Canadian Catholic archbishop (born 1943)

Brendan Michael O'Brien (born September 28, 1943) is a Canadian prelate of the Roman Catholic Church. He served as Archbishop of Kingston from 2007 to 2019. He was previously Archbishop of St. John's (Newfoundland) and Bishop of Pembroke (Ontario).

==Early life and ministry==

Brendan Michael O'Brien was born in Ottawa, the oldest of the seven children of Redmond and Margaret (née Foran) O'Brien. He attended the University of Ottawa and St. Paul University, from where he earned his licentiates in philosophy and theology, before being ordained to the priesthood on June 1, 1968, at St George's Church (Ottawa).

Father O'Brien then did pastoral work in Ottawa and served as Co-Director of the Diocesan Synod. In 1971 he went to Rome, where he studied at the Pontifical Lateran University's Accademia Alfonsianum, from which he obtained a doctorate in moral theology. O'Brien, upon his return to Canada in 1975, taught at his alma mater of St.

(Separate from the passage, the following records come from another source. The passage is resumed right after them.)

## src/include/asrc_consts.svh

```systemverilog
// Timing counts and widths for the asynchronous SRAM controller
`ifndef ASRC_CONSTS_SVH
`define ASRC_CONSTS_SVH
`define ASRC_CLK_PERIOD_NS     50
`define ASRC_ADDR_W            15
`define ASRC_DATA_W            8
// Fast grade figures, ns
`define ASRC_T_RC_NS           25
`define ASRC_T_AA_NS           25
`define ASRC_T_WC_NS           25
`define ASRC_T_PWE_NS          15
`define ASRC_T_AW_NS           15
`define ASRC_T_SD_NS           12
`define ASRC_T_HZOE_NS         12
`define ASRC_T_HA_NS           0
`define ASRC_T_HD_NS           0
`define ASRC_CYC_MIN(ns)       (((ns) + `ASRC_CLK_PERIOD_NS - 1) / `ASRC_CLK_PERIOD_NS)
`define ASRC_CYC(ns)           ((`ASRC_CYC_MIN(ns) < 1) ? 1 : `ASRC_CYC_MIN(ns))
`endif

```

## src/include/asrc_pkg.sv

```systemverilog
// Types for the asynchronous SRAM controller
package asrc_pkg;
  typedef enum logic [2:0] {
    ASRC_IDLE  = 3'h0,
    ASRC_RD    = 3'h1,
    ASRC_RDEND = 3'h3,
    ASRC_WSET  = 3'h2,
    ASRC_WR    = 3'h6,
    ASRC_WEND  = 3'h7
  } asrc_state_t;
endpackage
```

## src/design/asrc_ctrl.sv

```systemverilog
// Host-side controller driving a 32K x 8 asynchronous static RAM
// Overview of operation
// RL1 - Write enable stays high for the whole of every read cycle.
// RL2 - With the memory kept selected, only the address changes between reads; the controller raises chip select after every read instead.
// RL3 - The address is valid no later than the falling edge of chip select.
// RL4 - The memory writes only while chip select and write enable are both low.
// RL5 - A write starts with all controls active and ends when one of them rises.
// RL6 - Data setup and hold are timed from the edge that ends the write.
// RL7 - Write data is valid at least 12 ns before the write-ending edge.
// RL8 - Write data stays stable until the write-ending edge and beyond.
// RL9 - The address is valid at least 15 ns before the write-ending edge.
// RL10 - The address does not change until after the write-ending edge.
// RL11 - With output enable high in a write the memory floats its data pins.
// RL12 - The memory holds 32768 bytes on a 15-bit address and 8-bit data bus.
// RL13 - With chip select high the memory is deselected and floats its pins.
// RL14 - Chip select low, write enable high and output enable low give read data.
// RL15 - A read returns the byte last written to that location.
// RL16 - The host releases the data pins before asserting output enable.
`timescale 1ns/1ps
`default_nettype none
`include "asrc_consts.svh"
module asrc_ctrl
  import asrc_pkg::*;
#(
  parameter int AW = `ASRC_ADDR_W,
  parameter int DW = `ASRC_DATA_W
) (
  input  wire logic          CLK,
  input  wire logic          RST_B,
  // Request side
  input  wire logic          REQ_VALID,
  input  wire logic          REQ_WRITE,
  input  wire logic [AW-1:0] REQ_ADDR,
  input  wire logic [DW-1:0] REQ_WDATA,
  output logic               REQ_READY,
  output logic               RSP_VALID,
  output logic [DW-1:0]      RSP_RDATA,
  // Memory pins
  output logic [AW-1:0]      ADDR_IN,
  output logic               CS_B,
  output logic               OE_B,
  output logic               WE_B,
  input  wire logic [DW-1:0] DATA_IO_I,
  output logic [DW-1:0]      DATA_IO_O,
  output logic               DATA_IO_OE
);
  localparam int CW     = 4;
  localparam int RD_CYC = `ASRC_CYC(`ASRC_T_AA_NS) + 1;
  localparam int WS_CYC = `ASRC_CYC(`ASRC_T_AW_NS - `ASRC_T_PWE_NS);
  localparam int WE_CYC = `ASRC_CYC(`ASRC_T_PWE_NS);
  localparam int WH_CYC = `ASRC_CYC(`ASRC_T_HD_NS);
  localparam int TA_CYC = `ASRC_CYC(`ASRC_T_HZOE_NS);

  if (AW != 15 || DW != 8) begin
    $error("asrc_ctrl: memory is 32K x 8");
  end
  if (RD_CYC + 2 >= (1 << CW)) begin
    $error("asrc_ctrl: counter too narrow");
  end

  // ==========================================================
  // Input sampling of the data pins
  // ==========================================================
  logic [DW-1:0] din_s1_ff;
  logic [DW-1:0] din_s2_ff;
  logic [DW-1:0] din_s3_ff;
  always_ff @(posedge CLK) begin
    if (!RST_B) begin
      din_s1_ff <= '0;
      din_s2_ff <= '0;
      din_s3_ff <= '0;
    end else begin
      din_s1_ff <= DATA_IO_I;
      din_s2_ff <= din_s1_ff;
      din_s3_ff <= din_s2_ff;
    end
  end

  // ==========================================================
  // Phase timer
  // ==========================================================
  logic          tmr_load;
  logic [CW-1:0] tmr_count;
  logic          tmr_done;
  asrc_wait #(.W(CW)) u_wait (
    .clk   (CLK),
    .rst_b (RST_B),
    .load  (tmr_load),
    .count (tmr_count),
    .done  (tmr_done)
  );

  // ==========================================================
  // Sequencer
  // ==========================================================
  asrc_state_t   state_ff;
  asrc_state_t   nxt_state;
  logic          take;
  logic          last_wr_ff;
  assign take      = REQ_VALID && REQ_READY;
  assign REQ_READY = (state_ff == ASRC_IDLE) && tmr_done;

  always_comb begin
    nxt_state = state_ff;
    tmr_load  = 1'b0;
    tmr_count = '0;
    case (state_ff)
      ASRC_IDLE: begin
        if (take && REQ_WRITE) begin
          nxt_state = ASRC_WSET;
          tmr_load  = 1'b1;
          tmr_count = CW'(WS_CYC);
        end else if (take) begin
          nxt_state = ASRC_RD;
          tmr_load  = 1'b1;
          tmr_count = CW'(RD_CYC + 2);
        end
      end
      ASRC_RD: begin
        if (tmr_done) begin
          nxt_state = ASRC_RDEND;
          tmr_load  = 1'b1;
          tmr_count = CW'(TA_CYC);
        end
      end
      ASRC_RDEND: begin
        nxt_state = ASRC_IDLE;
      end
      ASRC_WSET: begin
        if (tmr_done) begin
          nxt_state = ASRC_WR;
          tmr_load  = 1'b1;
          tmr_count = CW'(WE_CYC);
        end
      end
      ASRC_WR: begin
        if (tmr_done) begin
          nxt_state = ASRC_WEND;
          tmr_load  = 1'b1;
          tmr_count = CW'(WH_CYC);
        end
      end
      ASRC_WEND: begin
        if (tmr_done) begin
          nxt_state = ASRC_IDLE;
        end
      end
      default: begin
        nxt_state = ASRC_IDLE;
      end
    endcase
  end

  always_ff @(posedge CLK) begin
    if (!RST_B) begin
      state_ff <= ASRC_IDLE;
    end else begin
      state_ff <= nxt_state;
    end
  end

  // Address and data registers held through the whole cycle
  always_ff @(posedge CLK) begin
    if (!RST_B) begin
      ADDR_IN    <= '0;
      DATA_IO_O  <= '0;
      last_wr_ff <= 1'b0;
    end else if (take) begin
      ADDR_IN    <= REQ_ADDR;  // [RL3] [RL9] [RL10]
      last_wr_ff <= REQ_WRITE;
      if (REQ_WRITE) begin
        DATA_IO_O <= REQ_WDATA;  // [RL7] [RL8]
      end
    end
  end

  // ==========================================================
  // Memory control pins
  // ==========================================================
  // Chip select falls with the address, never before it
  always_ff @(posedge CLK) begin
    if (!RST_B) begin
      CS_B <= 1'b1;
    end else begin
      CS_B <= !(nxt_state == ASRC_RD || nxt_state == ASRC_WSET
                || nxt_state == ASRC_WR || nxt_state == ASRC_WEND);  // [RL2] [RL3] [RL13]
    end
  end

  always_ff @(posedge CLK) begin
    if (!RST_B) begin
      WE_B <= 1'b1;
    end else begin
      WE_B <= !(nxt_state == ASRC_WR);  // [RL1] [RL4] [RL5] [RL6]
    end
  end

  // Output enable only after the host has let go of the bus
  always_ff @(posedge CLK) begin
    if (!RST_B) begin
      OE_B <= 1'b1;
    end else begin
      OE_B <= !(state_ff == ASRC_RD && nxt_state == ASRC_RD);  // [RL14] [RL16]
    end
  end

  always_ff @(posedge CLK) begin
    if (!RST_B) begin
      DATA_IO_OE <= 1'b0;
    end else begin
      DATA_IO_OE <= (nxt_state == ASRC_WSET || nxt_state == ASRC_WR
                     || nxt_state == ASRC_WEND);  // [RL11] [RL16]
    end
  end

  // ==========================================================
  // Read response
  // ==========================================================
  always_ff @(posedge CLK) begin
    if (!RST_B) begin
      RSP_VALID <= 1'b0;
      RSP_RDATA <= '0;
    end else begin
      RSP_VALID <= 1'b0;
      if (state_ff == ASRC_RD && tmr_done && !last_wr_ff) begin
        RSP_VALID <= 1'b1;
        RSP_RDATA <= din_s3_ff;  // [RL12] [RL15]
      end
    end
  end
endmodule
`default_nettype wire

```

## src/design/asrc_wait.sv

```systemverilog
// Down counter that times one phase of a memory cycle
`timescale 1ns/1ps
`default_nettype none
module asrc_wait #(
  parameter int W = 4
) (
  input  wire logic         clk,
  input  wire logic         rst_b,
  input  wire logic         load,
  input  wire logic [W-1:0] count,
  output logic              done
);
  logic [W-1:0] cnt_ff;
  if (W < 1) begin
    $error("asrc_wait: W must be positive");
  end
  always_ff @(posedge clk) begin
    if (!rst_b) begin
      cnt_ff <= '0;
    end else if (load) begin
      cnt_ff <= count;
    end else if (cnt_ff != '0) begin
      cnt_ff <= cnt_ff - 1'b1;
    end
  end
  // Done from the count alone, so ready never loops back through load
  assign done = (cnt_ff == '0);
endmodule
`default_nettype wire

```

## config.mk

```make
export PLATFORM = sky130hd
export DESIGN_NAME = asrc_ctrl
export DESIGN_NICKNAME = d
export VERILOG_FILES = /design/src/include/asrc_pkg.sv /design/src/design/asrc_ctrl.sv /design/src/design/asrc_wait.sv
export VERILOG_INCLUDE_DIRS = /design/src /design/src/include
export SDC_FILE = /design/constraint.sdc
export NUM_CORES = 1
export LEC_CHECK = 0
export ABC_CLOCK_PERIOD_IN_PS = 4800
export BUFFER_PORTS_ARGS = -buffer_cell sky130_fd_sc_hd__buf_4
export CAP_MARGIN = 10
export CORE_ASPECT_RATIO = 0.9
export CORE_MARGIN = 1.5
export CORE_UTILIZATION = 50
export DETAILED_ROUTE_END_ITERATION = 10
export HOLD_SLACK_MARGIN = 0.03
export MAX_ROUTING_LAYER = met4
export PLACE_DENSITY = 0.79
export RECOVER_POWER = 100
export REMOVE_ABC_BUFFERS = 1
export SLEW_MARGIN = 10
export SYNTH_ARGS = -nofsm -noshare
export SYNTH_HDL_FRONTEND = slang
export SYNTH_HIERARCHICAL = 1
export SYNTH_SLANG_ARGS = --single-unit
```

## constraint.sdc

```tcl
create_clock -name CLK -period 4.8 [get_ports CLK]
set_input_delay 0.96 -clock CLK [delete_from_list [all_inputs] [get_ports CLK]]
set_output_delay 0.96 -clock CLK [all_outputs]
set_load 0.02 [all_outputs]
```

==> impl_metrics.ini, run 1 <==
[grt]
grt_first_pass_wirelength_mm = 8.100
grtUsageTotal_pct = 19.19
grt_pass1_vias = 1887
antenna_found_initial = 0
grt_start_max_net_pins = 101
grt_remaining_overflow = 0

[logic_synthesis]
synthMostInstantiatedCell = sky130_fd_sc_hd__dfxtp_1
yosysSeqAreaShare_pct = 52.46
synth.cell_area_sq_mm = 0.002595
synth_area_leaders = sky130_fd_sc_hd__dfxtp_1 (52%), sky130_fd_sc_hd__mux2i_1 (12%), sky130_fd_sc_hd__nand2_1 (9.7%)
synth-async-reset-ratio_pct = 0
most_frequently_used_flop_master_after_synthesis = sky130_fd_sc_hd__dfxtp_1
syn_area_per_cell_sq_um = 9.942
synthesis.yosys.warnings = 6
synth_top_cells_by_count = sky130_fd_sc_hd__dfxtp_1 (68), sky130_fd_sc_hd__nand2_1 (67), sky130_fd_sc_hd__mux2i_1 (32)
post-synth-top-area-cell = sky130_fd_sc_hd__dfxtp_1
netlist_instances = 261
synth-seq-cells = 68
synth-edff-count = 0
synth_top_area_share_pct = 52.46
netlist-cell-type-count = 41

[sta]
timing.hold.ws_ps = 431.8
final.setup.tns_ps = 0
relSlewSlack_pct = 7.653
worst_pin_slew_ps = 1384
worst_clock_skew_ps = 7.120
post_route_setup_slack_ps = 1448
finalCritPeriodShare_pct = 69.83
fmax_mhz = 298.4
setup_repair_after_global_routing_missed_its_margin = no
timing.final.setup_violations = 0
maxSlewViolCount = 0
final_period_minus_worst_setup_slack_ps = 3352
final-hold-violation-count = 0

[detailed_routing]
detailroute.via_count = 1906
drt-initial-drc-count = 80
number_of_iterations_in_the_first_detailed_routing_pass = 4
vias_per_cell = 4.801
drcViolationCount = 0
ant_nets = 0
postRouteWirelength_mm = 4.764
routedWlPerCell_um = 12.00

[critical_path]
maximum_fanout_encountered_on_the_critical_timing_path = 17
cpMaxStageDelayCell = sky130_fd_sc_hd__and2_0
worstSetupStartpointType = register
worstPathCellList = inv_1, ha_1, nor3b_4, nor4b_1, and2_0, nor2b_1, nand2b_1, o211a_1
criticalPathCategory = reg -> reg
worst-endpoint-arrival_ps = 3620
cp.required_ps = 5070
end_kind = register
largest_stage_delay_worst_path_ps = 1140

[clocking]
path_clk_slew_ps = 60
tritoncts = yes
root_buffer = sky130_fd_sc_hd__clkbuf_8
cts.sink_count = 68
cts-buffers-inserted = 9
resized_after_cts = 0
clk_latency_ps = 330
cts-htree-levels = 3
hold_fix_buffers_at_cts = 0
clk_path_buf_depth = 2
postCtsSetupBuffers = 0

[run]
max-cap-violations = 0

[finish]
multi_input_comb_area_sq_mm = 0.001102
post_layout_nonfiller_instances = 397
post_layout_util_pct = 63.57
fraction_of_layout_instances_using_a_drive_strength_above_1_pct = 15.96
final_net_count = 363
regArea_sq_mm = 0.001361
diodes = 0
area.growth.synth_to_final_pct = 20.64
final.fill_count = 443

[floorplan]
die_w_um = 78.94
fp.coreArea_sq_mm = 0.004925
die_area_sq_mm = 0.005632
ios = 72
initial_utilization_pct = 52.69
die_y_um = 71.35
rows = 24

[placement]
placed_cells_incl_taps = 381
detailedPlacementHpwl_mm = 3.076
pre_cts_ws_ps = 2173
io_buf_count = 71
gp_congestion = 0.7804

[pwr]
vdd_ir_drop_max_mv = 0.3258
cellPowerDensity_mw_per_mm2 = 509.9
p_leak_nw = 1.246

[outcome]
run_status = finished clean

[min_path]
holdCritPathClass = reg -> reg
==> stage by stage <==
step | area, sq um | total power, mW
2_1_floorplan | 2492 | 1.060
3_3_place_gp | 3107 | 1.221
3_5_place_dp | 3107 | 1.234
4_1_cts | 3291 | 1.673
5_1_grt | 3131 | 1.685
6_report | 3131 | 1.596
==> flip-flops by register name, indices dropped and copies added, names as in the netlist <==
register       cells
WE_B               1
last_wr_ff         1
din_s3_ff          8
OE_B               1
CS_B               1
din_s2_ff          8
din_s1_ff          8
RSP_RDATA          8
state_ff           3
RSP_VALID          1
ADDR_IN           15
u_wait/cnt_ff      4
DATA_IO_O          8
DATA_IO_OE         1
==> cell families (layout without fill, tap and decap cells) <==
logic type	Yosys count	count (layout)	synth area share [%]
XOR/XNOR	4	4	1.350
flip-flops	68	68	52.46
AND/OR/NAND/NOR	116	116	23.19
buffers and inverters	19	89	4.388
AO/OA/AOI/OAI	19	19	5.207
multiplexers	33	33	12.78
adder cells (fa/ha/maj)	1	1	0.4821
other	1	2	0.1445
==> critical path, delay by kind of cell (launching register included) <==
kind	cells	cell delay (ps)
AO/OA/AOI/OAI	1	140
buffers and inverters	1	90
adder cells (fa/ha/maj)	1	190
flip-flops	1	320
AND/OR/NAND/NOR	5	2560
==> where the power goes <==
group	total (mW)	internal [mW]	switching, mW
combinational	0.464	0.200	0.265
clock	0.437	0.237	0.199
sequential	0.695	0.642	0.0540
total	1.60	1.08	0.518
==> routing by layer <==
metal	part of all wire, %	vias to the layer above	track usage [%]
met4	0.80	0	4.678
met5	0	-	-
met2	50	47	33.05
met1	43	873	20.77
met3	5.7	6	7.771
li1	-	980	-
==> final cells by class <==
cell class | instances | share of cell area [%]
tap | 65 | 2.598
timing repair buffer | 71 | 12.59
multi-input combinational | 175 | 35.21
clock buffer | 11 | 4.197
clock inverter | 5 | 1.679
inverter | 2 | 0.2398
sequential | 68 | 43.49
==> final timing paths <==
check	startpoint	end	slack, ps	cells after the start
min	din_s2_ff[5]	din_s3_ff[5]	430	1
max reg2reg	u_wait/cnt_ff[0]	u_wait/cnt_ff[2]	1450	8
min reg2reg	din_s2_ff[5]	din_s3_ff[5]	430	1
max	u_wait/cnt_ff[0]	u_wait/cnt_ff[2]	1450	8
==> cell usage in the layout (no fill, tap or decap), types with 3 or more instances in the layout <==
master / netlist / layout
sky130_fd_sc_hd__nand2b_1: 6 / 6
sky130_fd_sc_hd__mux2i_1: 32 / 32
sky130_fd_sc_hd__dfxtp_1: 68 / 68
sky130_fd_sc_hd__a21oi_1: 3 / 3
sky130_fd_sc_hd__buf_4: 2 / 34
sky130_fd_sc_hd__and2_0: 0 / 8
sky130_fd_sc_hd__o21ai_0: 3 / 5
sky130_fd_sc_hd__clkinv_2: 0 / 3
sky130_fd_sc_hd__clkbuf_1: 11 / 39
sky130_fd_sc_hd__clkbuf_8: 0 / 9
sky130_fd_sc_hd__nand2_1: 67 / 67
sky130_fd_sc_hd__and2_1: 25 / 18
sky130_fd_sc_hd__xnor2_1: 3 / 3
sky130_fd_sc_hd__nand3_1: 3 / 3
Note: power is estimated with default switching activity, not from simulation.
==> run 2: changes to the inputs <==
ABC_CLOCK_PERIOD_IN_PS = 3150   (was 4800)
clock period = 3.15 ns   (was 4.8 ns; I/O delays follow)
==> run 2 against run 1 <==
Net effect:
- clock skew about the same
- final area grew 2.2%
- sequential power is 53% higher
- first-iteration DRC count decreased by 41%
- routed wire length decreased by 3.9%
- total power increased by 62%
- worst hold slack gained 0.77 ps
- via count decreased by 0.94%
- die area did not move
- critical path type is now reg -> out
==> impl_metrics.ini, run 2 (synthesis results as in run 1) <==
[sta]
final.setup.tns_ps = 0
maxSlewViolCount = 0
fmax_mhz = 358.0
finalCritPeriodShare_pct = 88.67
worst_clock_skew_ps = 7.389
final_period_minus_worst_setup_slack_ps = 2793
final-hold-violation-count = 0
worst_pin_slew_ps = 1166
setup_repair_after_global_routing_missed_its_margin = no
timing.final.setup_violations = 0
relSlewSlack_pct = 22.29
timing.hold.ws_ps = 432.6

[placement]
gp_congestion = 0.7980
placed_cells_incl_taps = 382
io_buf_count = 71
detailedPlacementHpwl_mm = 3.045

[finish]
final_cell_mix = sky130_fd_sc_hd__dfxtp_1 (68), sky130_fd_sc_hd__nand2_1 (67), sky130_fd_sc_hd__clkbuf_1 (38), sky130_fd_sc_hd__buf_4 (33), sky130_fd_sc_hd__mux2i_1 (32)
area.growth.synth_to_final_pct = 23.34
layout_commonest_cell = sky130_fd_sc_hd__dfxtp_1
registers.top_by_ff_count = ADDR_IN
post_layout_util_pct = 64.99
diodes = 0
final_net_count = 364
final.fill_count = 444
largest_register_ff_count = 15
multi_input_comb_area_sq_mm = 0.001120
regArea_sq_mm = 0.001361
fraction_of_layout_instances_using_a_drive_strength_above_1_pct = 17.12
post_layout_nonfiller_instances = 398

[floorplan]
die_y_um = 71.35
ios = 72
die_area_sq_mm = 0.005632
rows = 24
die_w_um = 78.94
fp.coreArea_sq_mm = 0.004925
initial_utilization_pct = 52.69

[critical_path]
worstPathCellList = inv_1, ha_1, nor3b_4, nor4b_4, clkbuf_1
worst-endpoint-arrival_ps = 2160
cp.required_ps = 2520
cpMaxStageDelayCell = sky130_fd_sc_hd__nor3b_4
end_kind = output port
maximum_fanout_encountered_on_the_critical_timing_path = 15
worstSetupStartpointType = register
criticalPathCategory = reg -> out
largest_stage_delay_worst_path_ps = 550

[detailed_routing]
ant_nets = 0
number_of_iterations_in_the_first_detailed_routing_pass = 4
drcViolationCount = 0
drt-initial-drc-count = 47
routedWlPerCell_um = 11.50
vias_per_cell = 4.744
detailroute.via_count = 1888
postRouteWirelength_mm = 4.576

[min_path]
holdCritPathClass = reg -> reg

[pwr]
vdd_ir_drop_max_mv = 0.4075
cellPowerDensity_mw_per_mm2 = 809.9
p_leak_nw = 1.279
total_power_mw = 2.592

[clocking]
clk_path_buf_depth = 2
root_buffer = sky130_fd_sc_hd__clkbuf_8
tritoncts = yes
resized_after_cts = 0
cts-htree-levels = 3
clk_latency_ps = 340
cts.sink_count = 68
path_clk_slew_ps = 70
cts-buffers-inserted = 9
postCtsSetupBuffers = 0
hold_fix_buffers_at_cts = 0

[run]
max-cap-violations = 0

[grt]
grt_first_pass_wirelength_mm = 7.631
grt_pass1_vias = 1828
grt_start_max_net_pins = 74
antenna_found_initial = 0
grt_remaining_overflow = 0
grtUsageTotal_pct = 18.40

[outcome]
run_status = finished clean
[run 2: changes by cell type in the layout (fill, tap and decap cells not counted), moves of 2 or more]
cell | before | now
sky130_fd_sc_hd__clkbuf_8 | 9 | 11
sky130_fd_sc_hd__clkinv_2 | 3 | 0
sky130_fd_sc_hd__and2_0 | 8 | 3
sky130_fd_sc_hd__and2_1 | 18 | 22
[run 2: where the power goes]
group / internal [mW] / leakage [nW] / switching [mW]
clock: 0.490 / 0.112 / 0.321
sequential: 0.977 / 0.556 / 0.0839
combinational: 0.318 / 0.612 / 0.402
total: 1.78 / 1.28 / 0.807
[run 2: worst paths after layout]
path / from / to / slack (ps) / cells past startpoint
hold / removal: din_s2_ff[0] / din_s3_ff[0] / 430 / 1
setup reg to reg: u_wait/cnt_ff[0] / u_wait/cnt_ff[0] / 640 / 8
hold reg to reg: din_s2_ff[0] / din_s3_ff[0] / 430 / 1
setup / recovery: u_wait/cnt_ff[0] / REQ_READY / 360 / 5
[run 2: area by class of cell]
cell class	count	share of cell area, %
clock inverters	5	2.619
clock buffers	11	4.730
flip-flops and latches	68	42.53
well taps	65	2.541
multi-input cells	175	34.99
repair buffers	72	12.35
inverters	2	0.2346
[run 2: routing by layer]
metal  track usage, %  wire length (um)  vias to the layer above
li1                 -                 -                      991
met1            18.80              2049                      834
met2            31.03              2180                       57
met3            8.917               292                        6
met4            6.238                53                        0
met5                -                 0                        -
[run 2: critical path: cells and delay by family, from the launching register on]
| kind | cells | cell delay (ps) |
|---|---|---|
| adders and majority gates | 1 | 200 |
| DFF | 1 | 330 |
| buffers and inverters | 2 | 360 |
| and+or+nand+nor | 2 | 950 |
[run 2: per-stage QoR]
step | setup WS, ps | instance area (sq um)
finish | 356.9 | 3201
global route | 171.7 | 3201
CTS | 413.5 | 3349
detailed placement | 686.0 | 3114
global placement | 837.0 | 3114
floorplan | 877.5 | 2492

Paul University and served as pastor of an Ottawa parish.

==Episcopate==
On May 6, 1987, O'Brien was appointed Auxiliary Bishop of Ottawa and Titular Bishop of Numana by Pope John Paul II. He received his episcopal consecration on the following June 29 from Archbishop Joseph-Aurèle Plourde, with Bishops John Beahen and Gilles Bélisle serving as co-consecrators. O'Brien was later named Bishop of Pembroke on May 5, 1993, and Archbishop of St. John's on December 4, 2000.

Pope Benedict XVI, on June 3, 2007, named O'Brien to succeed the late Anthony G. Meagher as Archbishop of Kingston. O'Brien's installation as Kingston's ordinary took place on July 25, 2007.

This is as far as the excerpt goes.